Besides Dr. Arthur L. Horwich and Dr. Franz-Ulrich Hartl, who won the award for basic medical research for their discoveries about protein folding, the foundation is honoring an 81-year-old Chinese scientist for her work on turning an herbal medicine into a widely used antimalarial drug.
The scientist is Dr. Tu Youyou, and the antimalarial drug is artemisinin, which was discovered decades ago.
Dr. Tu and her colleagues began their work in the 1960s, during the Cultural Revolution, when the Chinese government began a project to find a new malaria drug that could replace the standard treatment, chloroquine, which was losing effectiveness as malaria parasites developed resistance.
They scoured the literature on ancient Chinese remedies and collected 380 extracts from 200 herbs that offered promise. One of the plants they studied was sweet wormwood, or Artemisia annua, which was used by Chinese herbalists centuries ago to treat fever.
Dr. Tu and her team discovered a way to extract an active substance from the plant, removed a toxic portion of it, and demonstrated that it wiped out the malaria-causing parasite in animals.
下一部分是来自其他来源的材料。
===== config.mk =====
export PLATFORM = sky130hd
export DESIGN_NAME = txq_irq_moderator
export DESIGN_NICKNAME = d
export VERILOG_FILES = /design/src/rtl/irqmod_pkg.sv /design/src/rtl/irqmod_band_sel.sv /design/src/rtl/irqmod_util_trig.sv /design/src/rtl/irqmod_interval_tmr.sv /design/src/rtl/txq_irq_moderator.sv
export SDC_FILE = /design/constraint.sdc
export NUM_CORES = 1
export LEC_CHECK = 0
export CAP_MARGIN = 20
export CORE_MARGIN = 2
export CORE_UTILIZATION = 65
export CTS_BUF_LIST = sky130_fd_sc_hd__clkbuf_8 sky130_fd_sc_hd__clkbuf_16
export CTS_CLUSTER_DIAMETER = 30
export CTS_CLUSTER_SIZE = 20
export DETAILED_ROUTE_END_ITERATION = 16
export DONT_BUFFER_PORTS = 1
export PLACE_DENSITY_LB_ADDON = 0.05
export SYNTH_ARGS = -nofsm -noshare
export SYNTH_HDL_FRONTEND = slang
export SYNTH_HIERARCHICAL = 1
export SYNTH_SLANG_ARGS = --single-unit
export TNS_END_PERCENT = 50

===== constraint.sdc =====
create_clock -name clk_i -period 14.2 [get_ports clk_i]
set_clock_uncertainty 0.1 [all_clocks]
set_input_delay 2.84 -clock clk_i [delete_from_list [all_inputs] [get_ports clk_i]]
set_output_delay 2.84 -clock clk_i [all_outputs]
set_load 0.05 [all_outputs]

===== src/rtl/irqmod_pkg.sv =====
`timescale 1ns/1ps
package irqmod_pkg;
    localparam int PCT_W     = 7;
    localparam int CNT_W     = 16;
    localparam int TMR_W     = 16;
    localparam int NUM_LIM   = 3;
    localparam int NUM_BANDS = NUM_LIM + 1;
    localparam int BAND_W    = $clog2(NUM_BANDS);

    typedef enum logic [1:0] {
        BAND_A = 2'd0,
        BAND_B = 2'd1,
        BAND_C = 2'd2,
        BAND_D = 2'd3
    } band_e;
endpackage


===== src/rtl/irqmod_band_sel.sv =====
`timescale 1ns/1ps
module irqmod_band_sel #(
    parameter int PCT_W   = 7,
    parameter int NUM_LIM = 3,
    parameter int BAND_W  = $clog2(NUM_LIM + 1)
) (
    input  logic [PCT_W-1:0]         util_i,
    input  logic [NUM_LIM*PCT_W-1:0] lim_i,
    output logic [BAND_W-1:0]        band_o
);
    logic [NUM_LIM-1:0] at_or_below;

    for (genvar g = 0; g < NUM_LIM; g++) begin : g_cmp
        assign at_or_below[g] = (util_i <= lim_i[g*PCT_W +: PCT_W]);
    end

    // lowest matching band wins; none matching selects the top band
    always_comb begin
        band_o = BAND_W'(NUM_LIM);
        for (int i = NUM_LIM - 1; i >= 0; i--) begin
            if (at_or_below[i]) band_o = BAND_W'(i);
        end
    end
endmodule


===== src/rtl/irqmod_util_trig.sv =====
`timescale 1ns/1ps
module irqmod_util_trig #(
    parameter int CNT_W     = 16,
    parameter int NUM_BANDS = 4,
    parameter int BAND_W    = $clog2(NUM_BANDS)
) (
    input  logic                       clk_i,
    input  logic                       rst_ni,
    input  logic                       en_i,
    input  logic                       frame_i,
    input  logic [BAND_W-1:0]          band_sel_i,
    input  logic [NUM_BANDS*CNT_W-1:0] thr_i,
    output logic                       fire_d_o,
    output logic                       irq_o,
    output logic [BAND_W-1:0]          band_o
);
    typedef struct packed {
        logic [CNT_W-1:0]  cnt;
        logic [BAND_W-1:0] band;
        logic              irq;
    } util_st_t;

    util_st_t st_d, st_q;
    logic [CNT_W-1:0] thr_arr [NUM_BANDS];
    logic [CNT_W-1:0] thr_sel;
    logic [CNT_W-1:0] cnt_inc;

    for (genvar g = 0; g < NUM_BANDS; g++) begin : g_thr
        assign thr_arr[g] = thr_i[g*CNT_W +: CNT_W];
    end

    always_comb begin
        thr_sel = thr_arr[band_sel_i];
        cnt_inc = (st_q.cnt == '1) ? st_q.cnt : st_q.cnt + 1'b1;
        st_d     = st_q;
        st_d.irq = 1'b0;
        if (!en_i) begin
            st_d.cnt = '0;
        end else if (frame_i) begin
            st_d.band = band_sel_i;
            if (cnt_inc >= thr_sel) begin
                st_d.irq = 1'b1;
                st_d.cnt = '0;
            end else begin
                st_d.cnt = cnt_inc;
            end
        end
    end

    always_ff @(posedge clk_i or negedge rst_ni) begin
        if (!rst_ni) st_q <= '0;
        else         st_q <= st_d;
    end

    assign fire_d_o = st_d.irq;
    assign irq_o    = st_q.irq;
    assign band_o   = st_q.band;
endmodule


===== src/rtl/irqmod_interval_tmr.sv =====
`timescale 1ns/1ps
module irqmod_interval_tmr #(
    parameter int TMR_W = 16
) (
    input  logic             clk_i,
    input  logic             rst_ni,
    input  logic             en_i,
    input  logic             tick_i,
    input  logic             frame_i,
    input  logic [TMR_W-1:0] interval_i,
    input  logic             cont_i,
    input  logic             ac_i,
    input  logic             cancel_i,
    output logic             irq_o
);
    typedef struct packed {
        logic [TMR_W-1:0] cnt;
        logic             seen;
        logic             irq;
    } tmr_st_t;

    tmr_st_t st_d, st_q;
    logic    expire;

    always_comb begin
        expire    = ({1'b0, st_q.cnt} + 1'b1) >= {1'b0, interval_i};
        st_d      = st_q;
        st_d.irq  = 1'b0;
        st_d.seen = st_q.seen | frame_i;
        if (!en_i || interval_i == '0) begin
            st_d.cnt  = '0;
            st_d.seen = 1'b0;
        end else if (ac_i && cancel_i) begin
            st_d.cnt = '0;
        end else if (tick_i) begin
            if (expire) begin
                st_d.cnt  = '0;
                st_d.irq  = cont_i | st_q.seen | frame_i;
                st_d.seen = 1'b0;
            end else begin
                st_d.cnt = st_q.cnt + 1'b1;
            end
        end
    end

    always_ff @(posedge clk_i or negedge rst_ni) begin
        if (!rst_ni) st_q <= '0;
        else         st_q <= st_d;
    end

    assign irq_o = st_q.irq;
endmodule


===== src/rtl/txq_irq_moderator.sv =====
`timescale 1ns/1ps
module txq_irq_moderator
    import irqmod_pkg::*;
#(
    parameter int P_PCT_W = PCT_W,
    parameter int P_CNT_W = CNT_W,
    parameter int P_TMR_W = TMR_W,
    parameter int P_NLIM  = NUM_LIM,
    localparam int LBANDS = P_NLIM + 1,
    localparam int LBW    = $clog2(LBANDS)
) (
    input  logic                      clk_i,
    input  logic                      rst_ni,
    input  logic                      en_i,
    input  logic                      frame_i,
    input  logic [P_PCT_W-1:0]        util_pct_i,
    input  logic                      us_tick_i,
    input  logic [P_NLIM*P_PCT_W-1:0] lim_i,
    input  logic [LBANDS*P_CNT_W-1:0] thr_i,
    input  logic [P_TMR_W-1:0]        interval_i,
    input  logic                      cont_en_i,
    input  logic                      ac_en_i,
    output logic                      util_irq_o,
    output logic                      tmr_irq_o,
    output logic [LBW-1:0]            band_o
);
    logic [LBW-1:0] band_now;
    logic           util_fire_d;

    irqmod_band_sel #(.PCT_W(P_PCT_W), .NUM_LIM(P_NLIM), .BAND_W(LBW)) u_band (
        .util_i (util_pct_i),
        .lim_i  (lim_i),
        .band_o (band_now)
    );

    irqmod_util_trig #(.CNT_W(P_CNT_W), .NUM_BANDS(LBANDS), .BAND_W(LBW)) u_util (
        .clk_i      (clk_i),
        .rst_ni     (rst_ni),
        .en_i       (en_i),
        .frame_i    (frame_i),
        .band_sel_i (band_now),
        .thr_i      (thr_i),
        .fire_d_o   (util_fire_d),
        .irq_o      (util_irq_o),
        .band_o     (band_o)
    );

    irqmod_interval_tmr #(.TMR_W(P_TMR_W)) u_tmr (
        .clk_i      (clk_i),
        .rst_ni     (rst_ni),
        .en_i       (en_i),
        .tick_i     (us_tick_i),
        .frame_i    (frame_i),
        .interval_i (interval_i),
        .cont_i     (cont_en_i),
        .ac_i       (ac_en_i),
        .cancel_i   (util_fire_d),
        .irq_o      (tmr_irq_o)
    );
endmodule


### After elaboration in Yosys (flattened, before gate mapping)

Index checks and enable logic that the tools add are counted.

* register bits: 37
* input bits: 115
* output and inout bits: 4
* word-level logic and storage cells: 46

* add/sub/neg operators: 3
* $lt $le $gt $ge: 6
* equality and inequality tests: 2
* mux-type cells: 19
* bitwise gates (word level): 4
* reductions and logical operators: 6

Operator list (number)
* 16-bit 2-to-1 mux: 7
* 16-bit by 1-bit adder with 16-bit output, second input constant: 2
* 16-bit binary-select mux with 2-bit select: 1
* 7-bit less-or-equal comparator: 3
* 19-bit 2-to-1 mux: 1
* 18-bit 2-to-1 mux: 1
* 16-bit by 1-bit adder with 17-bit output, second input constant: 1
* 17-bit by 16-bit greater-or-equal comparator with 1-bit output: 1
* 17-bit 2-to-1 mux: 1
* 16-bit equality test, second input constant: 1
* 16-bit greater-or-equal comparator: 1
* 16-bit zero test: 1
* 2-bit 2-to-1 mux: 4
* 1-bit 2-to-1 mux: 4
* 3-bit greater-or-equal comparator, second input constant: 1
* 2-bit NOT with 3-bit output: 1
* 1-bit OR: 3
* 3-bit nonzero test: 1
* 2-bit by 1-bit != test with 1-bit output, second input constant: 1
* 2-bit AND reduction: 1
* 1-bit logical AND: 1
* 1-bit zero test: 1
* 1-bit logical OR: 1

### Logic depth before layout (Yosys ltp)

Gate-level depths: netlist (run 1).

* depth after elaboration: 15
* mapped depth: 23
* depth with buffers taken out: 19

### By module

Netlist (run 1), hierarchy kept.

Modules (own cells, without submodules)
* irqmod_util_trig: instances 1, cells each 225, area each 2120.8 µm², sequential area each 475.5 µm²
* irqmod_interval_tmr: instances 1, cells each 164, area each 1457.6 µm², sequential area each 450.4 µm²
* irqmod_band_sel: instances 1, cells each 72, area each 515.5 µm², sequential area each 0.0 µm²

### Worst setup path before layout (run 1)

OpenSTA, ideal clock, no wires.

* path type: input port to flip-flop
* start: in lim_i[11]
* end: reg u_tmr/st_q[10] (netlist bit)
* setup time: 82 ps
* arrival: 7562 ps
* data required time: 14018 ps
* slack: 6456 ps
* stages: 22
* buffers on the path: 4
* cells stage by stage: inv_1 -> ha_1 -> a211oi_1 -> nor2_1 -> nor3_2 -> nor2_1 -> a21oi_1 -> clkbuf_1 -> buf_2 -> mux4_2 -> ha_1 -> nand2b_1 -> a2111oi_0 -> o32a_1 -> clkbuf_1 -> a21oi_1 -> a21boi_0 -> nand2_1 -> nor4_4 -> buf_6 -> nand3_2 -> a31oi_1

* cells in the longest elaborated chain, start to end: 14
* elaborated cells on any way between the ends: 15
* those cells by class: order compare (2); mux (10); bitwise (1); reduce/logical (2)

RTL lines
* from (decl): RTL line txq_irq_moderator.sv:18 `input logic [P_NLIM*P_PCT_W-1:0] lim_i,`
* 7-bit less-or-equal comparator (*): RTL line irqmod_band_sel.sv:14 `assign at_or_below[g] = (util_i <= lim_i[g*PCT_W +: PCT_W]);`
* 2-bit 2-to-1 mux (*) (2 in series): RTL line irqmod_band_sel.sv:21 `if (at_or_below[i]) band_o = BAND_W'(i);`
* net band_now[0]: RTL line txq_irq_moderator.sv:27 `logic [LBW-1:0] band_now;`
* 2-bit NOT with 3-bit output (implied by the code) (*): RTL line irqmod_util_trig.sv:33 `thr_sel = thr_arr[band_sel_i];`
* 16-bit binary-select mux with 2-bit select (*): RTL line irqmod_util_trig.sv:33
* 16-bit 2-to-1 mux (implied by the code) (*) (2 in series): RTL line irqmod_util_trig.sv:33
* 16-bit greater-or-equal comparator (*): RTL line irqmod_util_trig.sv:41 `if (cnt_inc >= thr_sel) begin`
* 1-bit 2-to-1 mux (*): RTL line irqmod_util_trig.sv:41
* 19-bit 2-to-1 mux (*): RTL line irqmod_util_trig.sv:39 `end else if (frame_i) begin`
* 1-bit 2-to-1 mux (*): RTL line irqmod_util_trig.sv:37 `if (!en_i) begin`
* net util_fire_d: RTL line txq_irq_moderator.sv:28 `logic util_fire_d;`
* 1-bit logical AND (*): RTL line irqmod_interval_tmr.sv:33 `end else if (ac_i && cancel_i) begin`
* 16-bit 2-to-1 mux: RTL line irqmod_interval_tmr.sv:33
* 17-bit 2-to-1 mux: RTL line irqmod_interval_tmr.sv:30 `if (!en_i || interval_i == '0) begin`
* to (signal assigned): RTL line irqmod_interval_tmr.sv:48 `else st_q <= st_d;`
* to (decl): RTL line irqmod_interval_tmr.sv:22 `tmr_st_t st_d, st_q;`

The timed path passes the listed nets; every way through them passes the cells marked *. The select of a mux whose other input is x is not followed.
A chain may end at the register's enable or synchronous reset.

### Final worst setup path (run 1)

* start: in lim_i[11]
* end: reg u_tmr/st_q[5] (netlist bit)

Same word-level chain as after synthesis.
The resulting drug, artemisinin, was later shown to cure malaria in humans.
Today, artemisinin and its derivatives are typically coupled with other treatments to combat malaria, and the World Health Organization recommends this combination therapy as the “first-line treatment” against the disease.
“It is clear that Tu’s insight and vision have saved millions of lives, particularly in the developing world, and continues to yield long-term medical benefits in the ongoing fight against this deadly disease,” the foundation said.
This year’s Lasker Public Service Award went to the Clinical Center of the National Institutes of Health “for creating a research hospital where doctors develop innovative therapies and explore new ways to diagnose, treat and prevent a wide variety of diseases.”
That award is being renamed this year in honor of Mayor Michael R. Bloomberg of New York, who received it in 2009. The prizes are to be given at a ceremony in New York on Sept. 23.